No one likes to click a weblink, open a program, or type a word…and then wait while their computer ponderously considers performing that task. If Windows is taking too much time to do its job, a few modest setting changes can help speed it up.
[Have a tech question? Ask PCWorld Contributing Editor Lincoln Spector. Send your query to firstname.lastname@example.org.]
1. Remove unnecessary autostarters
You might be shocked to discover how many programs load automatically every time you boot. Each one slows down the boot process a bit, and some may continue to slow down Windows after the boot, as well.
To see how bad the situation is, right-click the taskbar and select Task Manager. Click the Startup tab. (If you don’t see any tabs at the top of the window, click More Details in the lower-left corner.)
The Startup tab will show you all of the autoloading programs. As you examine the list, think about what programs really need to be running at all times. Your antivirus program qualifies, so it’s a valid autoloader. But some programs, even good ones, don’t really need to run all the time. To stop one from loading automatically, right-click its entry on the Startup tab and select Disable.
If you don’t recognize the name of an autoloader, right-click it and select Search online. That should help you find information on it.
2. Change power settings
Windows may assume that you’d prefer an energy-efficient computer to a fast one—especially if you have a laptop. There are good reasons to go with energy efficiency, but not when the PC’s slow performance is driving you crazy.

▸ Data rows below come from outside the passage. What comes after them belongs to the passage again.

--- config.mk ---
export PLATFORM = sky130hd
export DESIGN_NAME = lsc_ctrl
export DESIGN_NICKNAME = d
export VERILOG_FILES = /design/src/hw/rtl/lsc_pkg.sv /design/src/hw/rtl/lsc_ctrl.sv
export SDC_FILE = /design/constraint.sdc
export NUM_CORES = 1
export LEC_CHECK = 0
export ABC_AREA = 1
export ABC_CLOCK_PERIOD_IN_PS = 2600
export BUFFER_PORTS_ARGS = -buffer_cell sky130_fd_sc_hd__buf_2
export CAP_MARGIN = 20
export CORE_AREA = 2 2 39 41
export CTS_BUF_LIST = sky130_fd_sc_hd__clkbuf_8
export CTS_CLUSTER_SIZE = 16
export DETAILED_ROUTE_END_ITERATION = 16
export DIE_AREA = 0 0 41 43
export HOLD_SLACK_MARGIN = 0.15
export PLACE_DENSITY = 0.44
export SYNTH_ARGS = -nofsm -noshare
export SYNTH_HDL_FRONTEND = slang
export SYNTH_SLANG_ARGS = --single-unit
--- constraint.sdc ---
create_clock -name clk -period 2.6 [get_ports clk]
set_clock_uncertainty 0.2 [all_clocks]
set_input_delay 0.52 -clock clk [delete_from_list [all_inputs] [get_ports clk]]
set_output_delay 0.52 -clock clk [all_outputs]
set_load 0.005 [all_outputs]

Right-click the Start button and in the resulting—but ugly—menu, select Power Options.
In the resulting Control Panel window, pull down the Show additional Plans option.
Then select High Performance.
3. Get rid of fancy animations
There’s a lot of code in Windows that just makes things looks nice. If your PC is underpowered, you may want to skip the aesthetics and gain some speed.
Right-click Start, and select System. In the resulting Control Panel window’s left pane, select Advanced system settings.
This brings up the System Properties dialog box. Click the Advanced tab, then the Settings button in the Performance box (the first of three “Settings” buttons on this tab).
This brings up another dialog box. Select Adjust for best performance.
I made this adjustment on my own little, underpowered laplet, and the improvement was significant.